MATERIAL FOR THIS TASK
===== flow/design.v =====
module control_fsm (
	input clk, reset_n,
	input br, brz, addi, subi, sr0, srh0, clr, mov, mova, movr, movrhs, pause,
	input delay_done,
	input temp_is_positive, temp_is_negative, temp_is_zero,
	input register0_is_zero,
	output reg write_reg_file,
	output reg result_mux_select,
	output reg [1:0] op1_mux_select, op2_mux_select,
	output reg start_delay_counter, enable_delay_counter,
	output reg commit_branch, increment_pc,
	output reg alu_add_sub, alu_set_low, alu_set_high,
	output reg load_temp_register, increment_temp_register, decrement_temp_register,
	output reg [1:0] select_immediate,
	output reg [1:0] select_write_address
);
  parameter RESET=5'b00000, FETCH=5'b00001, DECODE=5'b00010,
        BR=5'b00011, BRZ=5'b00100, ADDI=5'b00101, SUBI=5'b00110, SR0=5'b00111,
        SRH0=5'b01000, CLR=5'b01001, MOV=5'b01010, MOVA=5'b01011,
        MOVR=5'b01100, MOVRHS=5'b01101, PAUSE=5'b01110, MOVR_STAGE2=5'b01111,
        MOVR_DELAY=5'b10000, MOVRHS_STAGE2=5'b10001, MOVRHS_DELAY=5'b10010,
        PAUSE_DELAY=5'b10011;
  reg [4:0] state;
  reg [4:0] next_state_logic;  
  always @(posedge clk) begin
    if(!reset_n) begin
      state <= RESET;
    end else begin
      state <= next_state_logic;
    end
  end
  always @(*) begin
    case(state)
      RESET: begin
                next_state_logic = FETCH;
             end
      FETCH: begin
                 next_state_logic = DECODE;
             end
      DECODE: begin
                  if(addi) begin
                    next_state_logic = ADDI;
                  end else if(subi) begin
                    next_state_logic = SUBI;
                  end else if(mov) begin
                    next_state_logic = MOV;
                  end else if(sr0) begin
                    next_state_logic = SR0;
                  end else if(srh0) begin
                    next_state_logic = SRH0;
                  end else if(clr) begin
                    next_state_logic = CLR;
                  end else if(br) begin
                    next_state_logic = BR;
                  end else if(brz) begin
                    next_state_logic = BRZ;
                  end else if(movr) begin
                    next_state_logic = MOVR;
                  end else if(movrhs) begin
                    next_state_logic = MOVRHS;
                  end else if(pause) begin
                    next_state_logic = PAUSE;
                  end
              end 
      ADDI: begin
              next_state_logic = FETCH;
            end
      SUBI: begin
              next_state_logic = FETCH;
            end
      MOV: begin
              next_state_logic = FETCH;
           end
      SR0: begin
              next_state_logic = FETCH;
           end
      SRH0: begin
              next_state_logic = FETCH;
            end
      CLR: begin
              next_state_logic = FETCH;
           end
      BR: begin
              next_state_logic = FETCH;
          end
      BRZ: begin
              next_state_logic = FETCH;
           end
      MOVR: begin
              next_state_logic = MOVR_STAGE2;
            end
      MOVR_STAGE2: begin
                      if(temp_is_zero) begin
                        next_state_logic = FETCH;
                      end else begin
                        next_state_logic = MOVR_DELAY;
                      end
                   end
      MOVR_DELAY: begin
                    if(delay_done) begin
                      next_state_logic = MOVR_STAGE2;
                    end else begin
                      next_state_logic = MOVR_DELAY;
                    end
                  end
      MOVRHS: begin
                next_state_logic = MOVRHS_STAGE2;
              end
      MOVRHS_STAGE2: begin
                      if(temp_is_zero) begin
                        next_state_logic = FETCH;
                      end else begin
                        next_state_logic = MOVRHS_DELAY;
                      end
                     end
      MOVRHS_DELAY: begin
                      if(delay_done) begin
                        next_state_logic = MOVRHS_STAGE2;
                      end else begin
                        next_state_logic = MOVRHS_DELAY;
                      end
                    end
      PAUSE: begin
                next_state_logic = PAUSE_DELAY;
             end
      PAUSE_DELAY: begin
                      if(delay_done) begin
                          next_state_logic = FETCH;
                      end else begin
                          next_state_logic = PAUSE_DELAY;
                      end
                   end
      default: next_state_logic = RESET;
    endcase
  end
  always @(*) begin
    alu_set_low = 1'b0;
    alu_set_high = 1'b0; 
    alu_add_sub = 1'b0;
    commit_branch = 1'b0;
    increment_pc = 1'b0;
    load_temp_register = 1'b0;
    increment_temp_register = 1'b0;
    decrement_temp_register = 1'b0;
    start_delay_counter = 1'b0;
    enable_delay_counter = 1'b0;
    write_reg_file = 1'b0;
    op1_mux_select = 2'b00;
    op2_mux_select = 2'b00;
    select_immediate = 2'b11;
    result_mux_select = 1'b1;
    select_write_address = 2'b00;
    case(state)
      ADDI: begin
              increment_pc = 1;
              op1_mux_select = 2'b01;
              op2_mux_select = 2'b01;
              select_immediate = 2'b00;
              alu_add_sub = 1'b0;
              result_mux_select = 1'b0;
              select_write_address = 2'b01;
              write_reg_file = 1;
            end
      SUBI: begin
              increment_pc = 1'b1;
              op1_mux_select = 2'b01;
              op2_mux_select = 2'b01;
              select_immediate = 2'b00;
              alu_add_sub = 1'b1;
              result_mux_select = 1'b0;
              select_write_address = 2'b01;
              write_reg_file = 1;
            end
      CLR: begin
              increment_pc = 1;
              select_write_address = 2'b01;  
              write_reg_file = 1;  
              result_mux_select = 1'b1;  
           end
      BR: begin
              select_immediate = 2'b10;  
              op1_mux_select = 2'b00;  
              op2_mux_select = 2'b01;  
              alu_add_sub = 1'b0;
              commit_branch = 1'b1;  
           end
      BRZ: begin
            if(register0_is_zero) begin
              select_immediate = 2'b10;  
              op1_mux_select = 2'b00;  
              op2_mux_select = 2'b01;  
              alu_add_sub = 1'b0;
              commit_branch = 1'b1;
            end else begin
              increment_pc = 1;
            end
           end
       SR0: begin
              increment_pc = 1'b1;
              select_immediate = 2'b01;  
              op1_mux_select = 2'b11;  
              op2_mux_select = 2'b01;  
              alu_set_low = 1'b1;  
              select_write_address = 2'b00;  
              write_reg_file = 1;  
              result_mux_select = 1'b0;  
            end
        SRH0: begin
                increment_pc = 1;
                select_immediate = 2'b01;
                op1_mux_select = 2'b11;  
                op2_mux_select = 2'b01;  
                alu_set_high = 1'b1;  
                select_write_address = 2'b00;  
                write_reg_file = 1;  
                result_mux_select = 1'b0;  
              end
         MOV: begin
                increment_pc = 1;
                select_immediate = 2'b11;  
                op1_mux_select = 2'b01;  
                op2_mux_select = 2'b01;  
                alu_add_sub = 1'b0;
                result_mux_select = 1'b0;
                select_write_address = 2'b10;
                write_reg_file = 1'b1;
              end
         MOVR: begin
                load_temp_register = 1;
               end
  MOVR_STAGE2: begin
                  if(temp_is_zero) begin
                    increment_pc = 1'b1;
                  end else begin
                    start_delay_counter = 1'b1;
                    if(temp_is_positive) begin
                      decrement_temp_register = 1'b1;
                      op1_mux_select = 2'b10;
                      op2_mux_select = 2'b11;
                      alu_add_sub = 1'b0;
                      result_mux_select = 1'b0;
                      select_write_address = 2'b11;
                      write_reg_file = 1'b1;
                   end else begin
                      increment_temp_register = 1'b1;
                      op1_mux_select = 2'b10;
                      op2_mux_select = 2'b11;
                      alu_add_sub = 1'b1;   
                      result_mux_select = 1'b0;
                      select_write_address = 2'b11;
                      write_reg_file = 1'b1;
                   end
                end   
             end
     MOVR_DELAY: begin
                  enable_delay_counter = 1'b1;
                 end
     MOVRHS: begin
              load_temp_register = 1;
             end
     MOVRHS_STAGE2: begin
                      if(temp_is_zero) begin
                        increment_pc = 1'b1;
                      end else begin
                        if(temp_is_positive) begin
                          decrement_temp_register = 1'b1;
                          op1_mux_select = 2'b10;
                          op2_mux_select = 2'b10;
                          alu_add_sub = 1'b0;
                          result_mux_select = 1'b0;
                          select_write_address = 2'b11;
                          write_reg_file = 1'b1;
                         end else begin
                          increment_temp_register = 1'b1;
                          op1_mux_select = 2'b10;
                          op2_mux_select = 2'b10;
                          alu_add_sub = 1'b1;
                          result_mux_select = 1'b0;
                          select_write_address = 2'b11;
                          write_reg_file = 1'b1;
                        end
                        start_delay_counter = 1'b1;
                       end
                     end  
       MOVRHS_DELAY: begin
                      enable_delay_counter = 1'b1;
                     end
       PAUSE: begin
                start_delay_counter = 1'b1;
              end
       PAUSE_DELAY: begin
                      enable_delay_counter = 1'b1;
                      if(delay_done) begin
                        increment_pc = 1;
                      end
                    end
       default: result_mux_select = 1'b1;
    endcase
  end
endmodule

THE TASK
The lines to extract from the data above begin with the line containing "if(addi) begin" and end with the line containing "next_state_logic = SR0;". Extract them exactly, including both.

RESULT BELOW
                  if(addi) begin
                    next_state_logic = ADDI;
                  end else if(subi) begin
                    next_state_logic = SUBI;
                  end else if(mov) begin
                    next_state_logic = MOV;
                  end else if(sr0) begin
                    next_state_logic = SR0;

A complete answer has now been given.